Nella migliore tradizione degli economisti, la mia risposta è stata che la domanda è sbagliata, per un sacco di motivi: ci sono già decine di valute virtuali e non hanno creato nessuno sconvolgimento; le valute vanno sostenute con operazioni di mercato aperto, o si deprezzano; vi sono servizi ai pagamenti con molti più di 500 milioni di utenti – solo negli USA c’erano 1.3 miliardi di carte di credito nel 2006 (l’articolo è qui). Ma la risposta vera è che io non so nulla di finanza e non posso andare oltre queste considerazioni elementari, per cui ho consigliato a Fabio di scrivere a qualche economista monetario vero.

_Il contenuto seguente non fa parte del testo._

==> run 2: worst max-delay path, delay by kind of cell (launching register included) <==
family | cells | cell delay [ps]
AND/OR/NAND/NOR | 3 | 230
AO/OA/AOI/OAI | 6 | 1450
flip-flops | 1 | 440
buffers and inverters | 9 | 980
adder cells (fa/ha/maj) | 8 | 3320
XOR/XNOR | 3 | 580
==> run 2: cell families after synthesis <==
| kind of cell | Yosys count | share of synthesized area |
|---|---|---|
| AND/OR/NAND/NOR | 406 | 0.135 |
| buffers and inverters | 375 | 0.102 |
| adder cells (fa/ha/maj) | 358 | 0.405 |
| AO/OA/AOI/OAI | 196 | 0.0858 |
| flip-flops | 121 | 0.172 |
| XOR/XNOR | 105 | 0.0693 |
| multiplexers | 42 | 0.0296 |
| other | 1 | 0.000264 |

Questo episodio mi ha fatto capire che non sapere niente di finanza non è una buona cosa per un economista del 2010. Anche l’ondata montante di innovazione sociale contiene molta innovazione finanziaria: vogliamo parlare del microcredito via internet all’impresa del terzo mondo di Kiva? Del community lending dell’italiana Prestiamoci? Dei vari servizi di crowdfunding di progetti culturali di cui si occupa Francesco D’Amato? Degli stessi GAS? Conclusione: è ora di rimettersi a studiare il denaro. I soldi sono difficili, controintuitivi, non è facile capire che cosa sono e da dove deriva il loro potere di procurarci le cose che ci servono. Qualcuno ha un libro da consigliarmi per cominciare? Rigoroso, ma che parta dalle basi, magari con un approccio storico? Ho provato a leggere Soldi di Niall Ferguson, ma quello forse è troppo poco tecnico. Grazie in anticipo a chi mi darà un suggerimento.